Dataset entries:
BEGIN
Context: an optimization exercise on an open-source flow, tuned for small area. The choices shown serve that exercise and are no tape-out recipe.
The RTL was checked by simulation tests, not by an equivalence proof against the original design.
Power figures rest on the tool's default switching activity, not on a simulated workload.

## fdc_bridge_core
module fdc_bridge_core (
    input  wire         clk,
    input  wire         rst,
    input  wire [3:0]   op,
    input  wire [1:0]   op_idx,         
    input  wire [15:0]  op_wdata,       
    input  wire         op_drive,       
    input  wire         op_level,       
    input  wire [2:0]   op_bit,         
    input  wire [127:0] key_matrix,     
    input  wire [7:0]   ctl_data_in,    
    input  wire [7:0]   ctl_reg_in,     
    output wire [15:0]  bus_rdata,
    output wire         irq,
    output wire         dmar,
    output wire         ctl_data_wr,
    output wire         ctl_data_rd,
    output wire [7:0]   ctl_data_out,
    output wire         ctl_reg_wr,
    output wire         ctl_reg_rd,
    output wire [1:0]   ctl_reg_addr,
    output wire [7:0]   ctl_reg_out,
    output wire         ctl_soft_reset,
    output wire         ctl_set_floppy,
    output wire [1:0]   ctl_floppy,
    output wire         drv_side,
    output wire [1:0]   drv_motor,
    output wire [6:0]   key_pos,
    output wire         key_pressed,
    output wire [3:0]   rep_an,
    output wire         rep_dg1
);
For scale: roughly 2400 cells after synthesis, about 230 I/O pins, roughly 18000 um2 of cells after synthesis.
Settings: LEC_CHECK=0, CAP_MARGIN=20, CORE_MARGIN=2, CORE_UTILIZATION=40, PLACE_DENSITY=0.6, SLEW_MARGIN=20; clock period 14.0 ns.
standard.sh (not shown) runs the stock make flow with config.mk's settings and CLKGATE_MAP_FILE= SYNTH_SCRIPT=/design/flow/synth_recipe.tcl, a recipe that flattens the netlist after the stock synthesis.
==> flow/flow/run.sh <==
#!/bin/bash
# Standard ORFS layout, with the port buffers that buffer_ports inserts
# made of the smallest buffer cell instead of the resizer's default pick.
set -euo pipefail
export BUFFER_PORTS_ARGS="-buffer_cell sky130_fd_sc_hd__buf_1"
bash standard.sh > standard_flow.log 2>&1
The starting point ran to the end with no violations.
END
BEGIN
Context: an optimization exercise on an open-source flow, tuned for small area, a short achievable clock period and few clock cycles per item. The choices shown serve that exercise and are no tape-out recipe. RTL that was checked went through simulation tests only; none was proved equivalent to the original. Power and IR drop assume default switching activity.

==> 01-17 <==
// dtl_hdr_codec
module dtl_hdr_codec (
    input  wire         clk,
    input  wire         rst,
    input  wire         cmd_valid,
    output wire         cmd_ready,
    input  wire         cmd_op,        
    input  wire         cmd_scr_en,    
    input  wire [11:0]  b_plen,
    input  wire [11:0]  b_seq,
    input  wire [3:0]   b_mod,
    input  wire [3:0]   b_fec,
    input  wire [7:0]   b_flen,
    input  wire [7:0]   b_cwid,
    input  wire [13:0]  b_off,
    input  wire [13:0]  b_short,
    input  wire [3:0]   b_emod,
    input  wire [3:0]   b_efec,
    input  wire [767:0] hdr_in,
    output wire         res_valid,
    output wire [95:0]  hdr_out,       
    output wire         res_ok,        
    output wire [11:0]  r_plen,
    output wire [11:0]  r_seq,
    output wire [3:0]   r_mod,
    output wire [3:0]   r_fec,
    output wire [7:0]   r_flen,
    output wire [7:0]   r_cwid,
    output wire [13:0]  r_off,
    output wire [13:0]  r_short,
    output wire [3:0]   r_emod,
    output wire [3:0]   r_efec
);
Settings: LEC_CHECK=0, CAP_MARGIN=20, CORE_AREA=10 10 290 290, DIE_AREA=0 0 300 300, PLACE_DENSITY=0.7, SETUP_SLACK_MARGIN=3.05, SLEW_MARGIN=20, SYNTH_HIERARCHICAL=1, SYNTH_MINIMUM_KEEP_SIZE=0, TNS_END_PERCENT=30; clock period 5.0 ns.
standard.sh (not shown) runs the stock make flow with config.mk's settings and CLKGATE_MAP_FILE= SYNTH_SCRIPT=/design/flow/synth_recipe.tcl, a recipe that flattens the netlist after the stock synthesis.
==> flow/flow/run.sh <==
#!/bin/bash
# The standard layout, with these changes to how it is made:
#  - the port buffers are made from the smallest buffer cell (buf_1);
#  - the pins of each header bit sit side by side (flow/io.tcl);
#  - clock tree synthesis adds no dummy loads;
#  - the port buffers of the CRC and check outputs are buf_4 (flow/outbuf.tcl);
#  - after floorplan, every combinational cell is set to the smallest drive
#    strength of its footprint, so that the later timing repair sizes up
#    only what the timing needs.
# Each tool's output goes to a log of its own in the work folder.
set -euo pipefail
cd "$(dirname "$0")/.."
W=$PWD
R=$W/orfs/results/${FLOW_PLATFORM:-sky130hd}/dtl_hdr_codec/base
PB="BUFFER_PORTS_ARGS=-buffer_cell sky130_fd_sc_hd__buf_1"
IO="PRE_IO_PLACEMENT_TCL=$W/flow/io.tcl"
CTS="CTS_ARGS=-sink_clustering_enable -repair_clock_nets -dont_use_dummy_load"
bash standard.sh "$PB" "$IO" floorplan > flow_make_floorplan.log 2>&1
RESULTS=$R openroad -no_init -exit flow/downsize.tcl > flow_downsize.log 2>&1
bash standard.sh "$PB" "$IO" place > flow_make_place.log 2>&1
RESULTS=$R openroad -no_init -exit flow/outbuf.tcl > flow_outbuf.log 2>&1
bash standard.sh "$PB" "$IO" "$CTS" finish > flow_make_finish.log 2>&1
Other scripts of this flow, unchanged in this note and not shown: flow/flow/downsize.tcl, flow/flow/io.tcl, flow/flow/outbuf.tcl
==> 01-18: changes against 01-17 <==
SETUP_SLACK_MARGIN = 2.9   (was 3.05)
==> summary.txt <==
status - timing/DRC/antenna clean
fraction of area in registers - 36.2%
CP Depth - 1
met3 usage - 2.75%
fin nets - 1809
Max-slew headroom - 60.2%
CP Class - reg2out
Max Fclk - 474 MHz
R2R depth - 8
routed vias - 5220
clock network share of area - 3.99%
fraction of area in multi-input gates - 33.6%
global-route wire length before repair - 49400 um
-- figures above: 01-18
END
Task item> Count how many lines of the entries contain the word "module"; only the number should appear in the reply.

Answer section> 2